── MATERIAL TO PROCESS ──

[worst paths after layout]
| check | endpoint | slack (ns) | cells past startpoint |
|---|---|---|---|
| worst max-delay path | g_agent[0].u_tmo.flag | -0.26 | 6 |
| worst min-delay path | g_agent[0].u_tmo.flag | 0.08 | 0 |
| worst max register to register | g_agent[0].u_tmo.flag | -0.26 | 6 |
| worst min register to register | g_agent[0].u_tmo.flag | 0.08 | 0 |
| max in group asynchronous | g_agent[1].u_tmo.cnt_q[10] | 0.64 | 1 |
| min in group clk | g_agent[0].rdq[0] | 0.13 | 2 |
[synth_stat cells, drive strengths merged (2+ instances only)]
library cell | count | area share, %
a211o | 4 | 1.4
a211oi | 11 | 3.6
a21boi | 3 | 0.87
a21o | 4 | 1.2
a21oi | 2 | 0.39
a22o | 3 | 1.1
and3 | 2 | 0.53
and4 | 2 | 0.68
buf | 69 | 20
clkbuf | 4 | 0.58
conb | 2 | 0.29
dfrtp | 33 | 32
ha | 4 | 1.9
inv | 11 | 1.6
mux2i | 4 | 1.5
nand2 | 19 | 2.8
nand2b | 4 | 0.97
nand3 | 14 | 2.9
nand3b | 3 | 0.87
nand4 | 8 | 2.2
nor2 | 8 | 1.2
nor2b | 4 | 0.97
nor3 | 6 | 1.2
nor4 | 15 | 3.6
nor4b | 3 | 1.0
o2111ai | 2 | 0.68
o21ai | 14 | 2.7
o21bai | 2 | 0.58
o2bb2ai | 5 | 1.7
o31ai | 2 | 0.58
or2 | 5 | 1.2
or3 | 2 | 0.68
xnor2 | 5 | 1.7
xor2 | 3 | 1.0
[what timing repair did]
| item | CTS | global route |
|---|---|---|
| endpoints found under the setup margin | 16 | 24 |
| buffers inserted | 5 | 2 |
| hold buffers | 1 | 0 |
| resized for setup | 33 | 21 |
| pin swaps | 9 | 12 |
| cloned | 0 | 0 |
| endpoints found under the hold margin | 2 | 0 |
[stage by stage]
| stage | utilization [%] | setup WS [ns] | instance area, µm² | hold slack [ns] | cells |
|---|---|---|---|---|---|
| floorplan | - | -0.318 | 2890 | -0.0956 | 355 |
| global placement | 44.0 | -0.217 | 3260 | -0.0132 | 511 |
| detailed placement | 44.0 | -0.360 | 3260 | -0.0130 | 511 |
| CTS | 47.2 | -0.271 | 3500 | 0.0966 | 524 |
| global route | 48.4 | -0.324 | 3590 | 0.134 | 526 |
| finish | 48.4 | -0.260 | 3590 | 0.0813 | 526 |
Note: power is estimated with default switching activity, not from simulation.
$ cat config.mk
export PLATFORM = sky130hd
export DESIGN_NAME = cal_clock_top
export DESIGN_NICKNAME = d
export VERILOG_FILES = /design/src/rtl/cal_pkg.sv /design/src/rtl/cal_prescaler.sv /design/src/rtl/cal_calendar.sv /design/src/rtl/cal_clock_top.sv
export SDC_FILE = /design/constraint.sdc
export NUM_CORES = 1
export LEC_CHECK = 0
export BUFFER_PORTS_ARGS = -buffer_cell sky130_fd_sc_hd__buf_2
export CAP_MARGIN = 0
export CORE_ASPECT_RATIO = 2
export CORE_MARGIN = 2
export CORE_UTILIZATION = 56
export CTS_BUF_LIST = sky130_fd_sc_hd__clkbuf_16
export CTS_CLUSTER_DIAMETER = 200
export CTS_CLUSTER_SIZE = 28
export DETAILED_ROUTE_END_ITERATION = 10
export PLACE_DENSITY = 0.85
export SYNTH_ARGS = -nofsm -noshare
export SYNTH_HDL_FRONTEND = slang
export SYNTH_SLANG_ARGS = --single-unit
$ cat constraint.sdc
create_clock -name clk -period 4.2 [get_ports clk]
set_clock_uncertainty 0.15 [all_clocks]
set_input_delay 0.21 -clock clk [delete_from_list [all_inputs] [get_ports clk]]
set_output_delay 0.21 -clock clk [all_outputs]
set_load 0.1 [all_outputs]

───

§ EXERCISE DETAILS
Begin at the line above that has "cloned | 0 | 0 |" and stop after the line that has "0.0813 | 526 |", copying each line exactly and adding nothing else.

§ OUTPUT OF THE EXERCISE
| cloned | 0 | 0 |
| endpoints found under the hold margin | 2 | 0 |
[stage by stage]
| stage | utilization [%] | setup WS [ns] | instance area, µm² | hold slack [ns] | cells |
|---|---|---|---|---|---|
| floorplan | - | -0.318 | 2890 | -0.0956 | 355 |
| global placement | 44.0 | -0.217 | 3260 | -0.0132 | 511 |
| detailed placement | 44.0 | -0.360 | 3260 | -0.0130 | 511 |
| CTS | 47.2 | -0.271 | 3500 | 0.0966 | 524 |
| global route | 48.4 | -0.324 | 3590 | 0.134 | 526 |
| finish | 48.4 | -0.260 | 3590 | 0.0813 | 526 |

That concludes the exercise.